ハンスロット兄弟
まず、飛び込んできた光景は、人だかり(この倉庫の従業員たちだ)、ゲゼル、親方、倒れている人影、そして兄のハンスだった。
手足があらぬ方向に折れ曲がり、血の池を生成している人影と、高身長のわりに小さく、そして頼りなく見えるハンスの背中を見て、ロットは全てを察した。
「兄貴」
口から出た言葉は思いのほか弱々しく、最初は自分の口から出たとは信じられなかった。ロットの声を聞いたハンスはロットの方を振り返る。
「ロット……無事だったのか。よかった」
そう言うハンスの顔は案外、冷静そうだった。でも、口から溢れた声はどこか諦めているような、達観しているような、そんな響きを帯びている。
ハンスは小さく「よし」と呟き、こう続けた。
「ロット、逃げよう。僕らはここにいちゃ駄目だ」
返答をする間も無く、ハンスはロットの手を掴んでいた。人と人の間を掻い潜り、目にも止まらぬ速さで駆け抜けていく。
「おい、逃げたぞ」
人だかりの中で誰かが言った。最悪の気分だった。埃だらけの簡易住宅(と言うのも憚れるような何か)で目を覚まし、薬漬けの気狂い婆の話に付き合い、少し狡いやり方で金を稼ぎ、時報爺の声を合図に倉庫の水道で体を洗い、そして帰路につく。そんな日々がいとも容易く壊れてしまうなんて。
ロットは人影に向かって最後に引き金を引いた時のことを思い出した。計4発。最後の1発が奴の胸の中に飛び込んだ瞬間、俺の日常は奴の肉体と共に崩壊したのだ。
自宅前に到着し、ぜいぜいと息を吐きながら項垂れる二人。しばしの沈黙の後に、ハンスが口を開いた。
「ごめん、僕のせいだ」
ロットは何も言わなかった。ハンスは続ける。
「思えば無理なやり方だった。もう少しやりようはあったかもしれない。てゆうか、どうして殺そうとしたんだろう。

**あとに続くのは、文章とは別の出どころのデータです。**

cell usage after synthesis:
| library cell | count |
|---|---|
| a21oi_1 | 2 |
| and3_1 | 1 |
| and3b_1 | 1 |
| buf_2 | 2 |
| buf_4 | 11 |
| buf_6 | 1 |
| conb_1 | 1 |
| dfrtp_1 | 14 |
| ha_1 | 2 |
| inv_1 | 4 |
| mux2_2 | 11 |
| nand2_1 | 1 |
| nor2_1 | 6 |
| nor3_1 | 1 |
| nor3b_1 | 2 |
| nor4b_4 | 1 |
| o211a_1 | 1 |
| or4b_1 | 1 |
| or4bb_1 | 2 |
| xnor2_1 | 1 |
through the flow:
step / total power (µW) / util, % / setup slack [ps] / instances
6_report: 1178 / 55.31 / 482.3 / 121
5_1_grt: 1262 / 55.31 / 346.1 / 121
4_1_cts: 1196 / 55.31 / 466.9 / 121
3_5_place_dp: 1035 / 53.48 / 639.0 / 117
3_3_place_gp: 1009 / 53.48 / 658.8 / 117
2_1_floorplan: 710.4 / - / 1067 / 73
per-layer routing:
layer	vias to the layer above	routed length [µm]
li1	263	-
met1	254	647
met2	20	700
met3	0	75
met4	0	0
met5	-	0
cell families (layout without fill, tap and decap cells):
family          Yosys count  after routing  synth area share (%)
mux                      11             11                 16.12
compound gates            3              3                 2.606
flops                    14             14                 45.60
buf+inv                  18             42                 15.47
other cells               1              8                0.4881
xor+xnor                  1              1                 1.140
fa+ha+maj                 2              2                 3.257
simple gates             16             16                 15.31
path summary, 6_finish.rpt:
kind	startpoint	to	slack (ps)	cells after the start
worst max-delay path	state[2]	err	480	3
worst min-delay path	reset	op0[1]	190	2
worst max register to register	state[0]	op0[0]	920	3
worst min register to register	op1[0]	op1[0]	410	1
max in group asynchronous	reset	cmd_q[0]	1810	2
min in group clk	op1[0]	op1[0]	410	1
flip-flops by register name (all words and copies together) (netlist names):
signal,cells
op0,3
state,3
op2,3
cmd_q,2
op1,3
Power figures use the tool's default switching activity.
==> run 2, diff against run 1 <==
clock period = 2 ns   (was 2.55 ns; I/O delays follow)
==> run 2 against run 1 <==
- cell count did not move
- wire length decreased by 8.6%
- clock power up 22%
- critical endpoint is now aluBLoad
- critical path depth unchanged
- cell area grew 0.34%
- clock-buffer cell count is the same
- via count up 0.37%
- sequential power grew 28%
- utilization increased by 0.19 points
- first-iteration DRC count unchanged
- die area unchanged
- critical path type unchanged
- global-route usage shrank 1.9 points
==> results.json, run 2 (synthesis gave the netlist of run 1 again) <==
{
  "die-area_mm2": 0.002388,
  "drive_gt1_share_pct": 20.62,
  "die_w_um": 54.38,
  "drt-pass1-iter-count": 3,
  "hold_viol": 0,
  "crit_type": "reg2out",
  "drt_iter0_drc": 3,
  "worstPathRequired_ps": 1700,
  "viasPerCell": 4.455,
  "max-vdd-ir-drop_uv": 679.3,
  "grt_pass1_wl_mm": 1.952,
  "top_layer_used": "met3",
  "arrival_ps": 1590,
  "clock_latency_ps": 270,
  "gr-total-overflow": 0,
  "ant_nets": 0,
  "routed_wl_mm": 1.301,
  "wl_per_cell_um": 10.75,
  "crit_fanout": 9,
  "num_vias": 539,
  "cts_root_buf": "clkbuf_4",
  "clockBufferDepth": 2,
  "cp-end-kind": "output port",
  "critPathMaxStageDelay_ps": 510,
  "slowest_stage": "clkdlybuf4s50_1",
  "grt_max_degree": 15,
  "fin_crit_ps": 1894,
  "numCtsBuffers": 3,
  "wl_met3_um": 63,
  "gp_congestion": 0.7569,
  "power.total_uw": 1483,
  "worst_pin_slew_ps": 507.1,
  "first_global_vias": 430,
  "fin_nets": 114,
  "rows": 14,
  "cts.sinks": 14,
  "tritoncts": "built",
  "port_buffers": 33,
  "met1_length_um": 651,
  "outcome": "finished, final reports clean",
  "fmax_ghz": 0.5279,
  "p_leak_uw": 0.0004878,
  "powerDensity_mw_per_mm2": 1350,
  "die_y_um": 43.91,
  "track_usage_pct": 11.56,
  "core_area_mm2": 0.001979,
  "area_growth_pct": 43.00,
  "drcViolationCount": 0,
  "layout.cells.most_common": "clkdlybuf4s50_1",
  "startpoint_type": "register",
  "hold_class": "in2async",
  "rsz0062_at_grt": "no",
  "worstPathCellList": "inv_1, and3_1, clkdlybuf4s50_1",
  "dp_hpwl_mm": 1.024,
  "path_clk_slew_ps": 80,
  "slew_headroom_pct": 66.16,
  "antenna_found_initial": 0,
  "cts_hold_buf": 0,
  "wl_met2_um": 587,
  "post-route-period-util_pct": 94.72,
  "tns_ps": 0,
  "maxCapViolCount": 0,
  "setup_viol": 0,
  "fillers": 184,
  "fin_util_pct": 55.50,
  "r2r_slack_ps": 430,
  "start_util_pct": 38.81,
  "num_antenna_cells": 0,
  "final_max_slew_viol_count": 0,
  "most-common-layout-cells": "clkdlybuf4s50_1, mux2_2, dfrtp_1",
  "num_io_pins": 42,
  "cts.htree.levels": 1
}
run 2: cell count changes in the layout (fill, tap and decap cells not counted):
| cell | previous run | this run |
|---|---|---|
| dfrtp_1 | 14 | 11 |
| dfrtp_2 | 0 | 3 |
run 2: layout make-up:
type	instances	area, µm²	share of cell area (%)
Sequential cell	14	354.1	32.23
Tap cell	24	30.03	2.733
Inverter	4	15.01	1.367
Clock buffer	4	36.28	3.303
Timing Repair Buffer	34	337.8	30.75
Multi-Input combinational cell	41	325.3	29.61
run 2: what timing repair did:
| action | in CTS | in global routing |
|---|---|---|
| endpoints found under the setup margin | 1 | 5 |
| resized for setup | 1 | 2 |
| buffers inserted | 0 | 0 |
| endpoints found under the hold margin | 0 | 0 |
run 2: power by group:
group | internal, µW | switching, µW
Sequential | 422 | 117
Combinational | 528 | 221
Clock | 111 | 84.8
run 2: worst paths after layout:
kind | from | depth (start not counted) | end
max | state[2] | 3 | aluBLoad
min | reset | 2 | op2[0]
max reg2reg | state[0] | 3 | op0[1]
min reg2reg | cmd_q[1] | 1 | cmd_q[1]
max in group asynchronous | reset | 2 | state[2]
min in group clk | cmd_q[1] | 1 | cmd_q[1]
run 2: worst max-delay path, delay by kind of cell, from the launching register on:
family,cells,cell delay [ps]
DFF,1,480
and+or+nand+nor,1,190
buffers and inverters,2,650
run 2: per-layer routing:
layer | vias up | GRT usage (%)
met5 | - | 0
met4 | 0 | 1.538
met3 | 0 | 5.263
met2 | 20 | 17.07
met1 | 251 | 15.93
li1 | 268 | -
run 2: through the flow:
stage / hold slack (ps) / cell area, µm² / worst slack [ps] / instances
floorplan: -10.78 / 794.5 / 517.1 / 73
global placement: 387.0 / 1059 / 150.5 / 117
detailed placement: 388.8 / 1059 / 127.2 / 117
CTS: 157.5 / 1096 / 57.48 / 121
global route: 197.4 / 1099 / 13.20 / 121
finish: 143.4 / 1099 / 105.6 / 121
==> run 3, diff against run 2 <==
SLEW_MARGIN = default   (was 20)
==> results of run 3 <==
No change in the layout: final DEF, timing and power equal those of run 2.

別に今まで通り吹っ飛ばして無力化するだけでよかったじゃないか。命の危機を感じて冷静な判断ができなくなっていたのかも」
ハンスは乾いた笑いを上げる。ロットには悪いことをしたよ、今まで「人前で魔法を使ってはいけません」そう教えてきたのにさ。それを僕が破るなんて。
「僕は最悪の兄貴だよ」
しびれを切らしたロットがハンスの胸ぐらを掴み、睨みつけた。二人の身長差的にロットがハンスを見上げる形になる。

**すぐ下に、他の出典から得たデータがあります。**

[config.mk]
export PLATFORM = sky130hd
export DESIGN_NAME = if_fetch
export DESIGN_NICKNAME = d
export VERILOG_FILES = /design/src/rtl/if_fetch.sv
export SDC_FILE = /design/constraint.sdc
export NUM_CORES = 1
export LEC_CHECK = 0
export BUFFER_PORTS_ARGS = -buffer_cell sky130_fd_sc_hd__buf_2
export CAP_MARGIN = 20
export CORE_ASPECT_RATIO = 1.75
export CORE_MARGIN = 2
export CORE_UTILIZATION = 49
export CTS_CLUSTER_DIAMETER = 100
export CTS_CLUSTER_SIZE = 40
export DETAILED_ROUTE_END_ITERATION = 8
export PLACE_DENSITY_LB_ADDON = 0.25
export SYNTH_ARGS = -nofsm -noshare
export SYNTH_HDL_FRONTEND = slang
export SYNTH_SLANG_ARGS = --single-unit
[constraint.sdc]
create_clock -name clk -period 3 [get_ports clk]
set_clock_uncertainty 0.05 [all_clocks]
set_input_delay 0.9 -clock clk [delete_from_list [all_inputs] [get_ports clk]]
set_output_delay 0.9 -clock clk [all_outputs]
set_load 0.02 [all_outputs]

「ハンス。約束なら俺も破ったよ。昨日、あのガキが持ってた銃を拝借したんだ」
ロットは自分にも落ち度があるということをハンスに述べた。そして、自身もあの気味の悪い人間のようなものを殺したことを話す。ハンスより明確な殺意をもって殺したことを。
「だから、これ以上自分を責めないでくれ。今まで危ないこともあったじゃないか。きっと、これは来たるべき未来だったんだ。だから、仕方ないと諦めようぜ」
ハンスはしばらす釈然としないといった様子でまごまごしたのち、大きく深呼吸をして言った。
「そうだね。ごめん、心配かけて。終わったことよりも、これからのことを考えよう」
いつもの調子に戻ったハンスにロットは安堵した。こんなふうに七転び八起きでやってきた二人である。何も特別なことなんてない。今回は少し問題が大きかっただけだ。